Jirama, Air Mad, Fram… : Foyers de tension partout !

Jacaranda
Les universités représentent une véritable poudrière.
Les universités représentent une véritable poudrière.

A l’image de la météo, la température commence à monter dans le microcosme qui est secoué par plusieurs mouvements sociaux (lire articles page 3 et 4) dont la conjonction – fortuite ou orchestrée – risque de fragiliser davantage le régime.

Après l’affaire des deux journalistes placés sous mandat de dépôt à Antanimora et la loi liberticide sur la cybercriminalité, le pouvoir est de nouveau obligé de jouer les pompiers face aux différents foyers de tension. « Tsy ekenay ny tsindry hazo lena atao amin’ny mpiasa amin’ny endriny rehetra ». Ce qui signifie littéralement « Nous n’acceptons pas les pressions sous toutes ses formes sur les travailleurs ». C’est ce qu’on pouvait lire sur la banderole brandie à bras le corps par les agents de la Jirama qui ont effectué hier une grande marche qui les a conduits jusque devant les locaux de la Brigade de Recherche à Fiadanana. Ils y ont effectué un sit-in face à la procédure qui, à leur avis, ne tenait pas …debout. Il y avait de la …surtension dans l’air suite à cette histoire de court-circuit au domicile du Président de la République qui risque de ne plus faire passer le courant entre le régime et la Jirama.

Jusqu’au bout. Même ambiance électrique hier à Ivato où les Syndicats et les représentants des employés d’Air Madagascar se sont insurgés contre « la mise sous annexe B européen de cette compagnie nationale malgache par la DGAC (Direction de l’Aviation Civile Française) ». Face à ce qu’ils considèrent comme « une pratique visant à éliminer Air Madagascar et le non-respect du principe même de « transport aérien équitable et juste » sur la ligne Madagascar – France, ils entendent manifester jusqu’au bout afin de sortir la compagnie de ce gouffre qu’est l’annexe B ». A cause de ce mouvement des avion…neurs, qui pourrait prendre de l’altitude, le régime risque également de se brûler les ailes.

10.000. Le pouvoir en place doit aussi faire face au mouvement des maîtres-Fram qui réclament leur intégration dans la Fonction publique même si la loi de Finances rectificative prévoit le recrutement de 10.000 (sur 85.000) d’entre eux. Dilemme cornélien pour le gouvernement en général et le ministère de tutelle en particulier qui ne peuvent pas prioriser les maîtres-Fram qui n’ont pas toujours le profil de l’emploi sur ceux qui ont été spécialement formés pour.

Assainissement. Les universités restent également une véritable poudrière.
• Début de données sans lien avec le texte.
==> v17 <==
## mul_op
module mul_op #(parameter INPUTS = 2,
		parameter OUTPUTS = 1,
		parameter DATA_IN_SIZE = 32,
		parameter DATA_OUT_SIZE = 32)
		(
		input clk,
		input rst,
		input [INPUTS * (DATA_IN_SIZE)- 1 : 0]data_in_bus,
		input [INPUTS - 1 : 0]valid_in_bus,
		output [INPUTS - 1 : 0] ready_in_bus,
		output [OUTPUTS * (DATA_OUT_SIZE) - 1 : 0]data_out_bus,
		output [OUTPUTS - 1 : 0]valid_out_bus,
		input 	[OUTPUTS - 1 : 0] ready_out_bus
);
Settings: LEC_CHECK=0, ABC_AREA=0, CAP_MARGIN=0, CELL_PAD_IN_SITES_DETAIL_PLACEMENT=2, CORE_ASPECT_RATIO=0.7, CORE_MARGIN=7, CORE_UTILIZATION=42, GPL_TIMING_DRIVEN=1, PLACE_DENSITY=0.7, SETUP_SLACK_MARGIN=0.59, SLEW_MARGIN=10, TNS_END_PERCENT=90; clock period 5.25 ns.
run.sh (not shown) runs the stock make flow with config.mk's settings and CLKGATE_MAP_FILE=.
==> v8 (differences from v17) <==
ABC_AREA = unset   (was 0)
CAP_MARGIN = 40   (was 0)
CELL_PAD_IN_SITES_DETAIL_PLACEMENT = unset   (was 2)
CORE_ASPECT_RATIO = unset   (was 0.7)
CORE_MARGIN = 2   (was 7)
CORE_UTILIZATION = 40   (was 42)
GPL_TIMING_DRIVEN = unset   (was 1)
PLACE_DENSITY = unset   (was 0.7)
SETUP_SLACK_MARGIN = unset   (was 0.59)
SLEW_MARGIN = 20   (was 10)
TNS_END_PERCENT = 50   (was 90)
==> flow/constraint.sdc (replaced) <==
create_clock -name core_clock -period 8.0 [get_ports {clk}]
set_input_delay 1.6000 -clock core_clock [delete_from_list [all_inputs] [get_ports {clk}]]
set_output_delay 1.6000 -clock core_clock [all_outputs]
set_load 0.01 [all_outputs]
==> v5 (differences from v17) <==
ABC_AREA = unset   (was 0)
CAP_MARGIN = 25   (was 0)
CELL_PAD_IN_SITES_DETAIL_PLACEMENT = unset   (was 2)
CORE_ASPECT_RATIO = unset   (was 0.7)
CORE_MARGIN = 6   (was 7)
CORE_UTILIZATION = 66   (was 42)
GPL_TIMING_DRIVEN = unset   (was 1)
HOLD_SLACK_MARGIN = 0.25   (was unset)
MIN_ROUTING_LAYER = met1   (was unset)
PLACE_DENSITY = unset   (was 0.7)
SETUP_SLACK_MARGIN = unset   (was 0.59)
SLEW_MARGIN = 20   (was 10)
TNS_END_PERCENT = 50   (was 90)
==> flow/constraint.sdc (replaced) <==
create_clock -name core_clock -period 8.0 [get_ports {clk}]
set_input_delay 1.6000 -clock core_clock [delete_from_list [all_inputs] [get_ports {clk}]]
set_output_delay 1.6000 -clock core_clock [all_outputs]
set_load 0.01 [all_outputs]
==> v21 (differences from v17) <==
CAP_MARGIN = 20   (was 0)
CELL_PAD_IN_SITES_DETAIL_PLACEMENT = unset   (was 2)
CORE_ASPECT_RATIO = unset   (was 0.7)
CORE_MARGIN = 2   (was 7)
CORE_UTILIZATION = 72   (was 42)
CTS_CLUSTER_DIAMETER = 227   (was unset)
CTS_CLUSTER_SIZE = 100   (was unset)
GPL_TIMING_DRIVEN = unset   (was 1)
PLACE_DENSITY = unset   (was 0.7)
SETUP_SLACK_MARGIN = -0.35   (was 0.59)
SLEW_MARGIN = 20   (was 10)
TNS_END_PERCENT = unset   (was 90)
==> flow/constraint.sdc (replaced) <==
create_clock -name core_clock -period 3.52 [get_ports {clk}]
set_input_delay 0.7040 -clock core_clock [delete_from_list [all_inputs] [get_ports {clk}]]
set_output_delay 0.7040 -clock core_clock [all_outputs]
set_load 0.01 [all_outputs]
==> comparison <==
v8 completed without violations. v17 ran to the end with violations: negative setup slack. v21 produced a layout that fails on negative setup slack. v5 produced a clean layout. Die area: v21 is smaller than v8 (44%). Sequential share of layout area, lowest first: v17, v21, v8, v5. Synthesized cell count is the same in v8 and v21. The lowest final area belongs to v5, the highest to v17. The lowest hold slack belongs to v5, the highest to v21. Of v8 and v5, v5 has the higher utilization (gap 28 points). Final cell count: v5 < v21 < v8 < v17. In sequential cell count, v8 and v17 do not differ. Count of clock-buffer cells in the layout is the same in v21 and v5.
La moindre étincelle pourrait mettre le feu aux poudres comme c’était le cas à Ankatso avec la violation de la franchise universitaire par les forces de l’ordre. Ou encore à Mahajanga où le mouvement des étudiants a occasionné des pertes parmi les marchands. Ceux-là même qui contestent aussi les mesures d’assainissement menées dans presque toutes les grandes villes du pays, pour ne citer qu’Antananarivo où les face-à-face quotidiens entre les gros bras de la Commune et les marchands à la sauvette ne sont pas pour calmer une atmosphère déjà délétère que le régime pourrait payer …cash.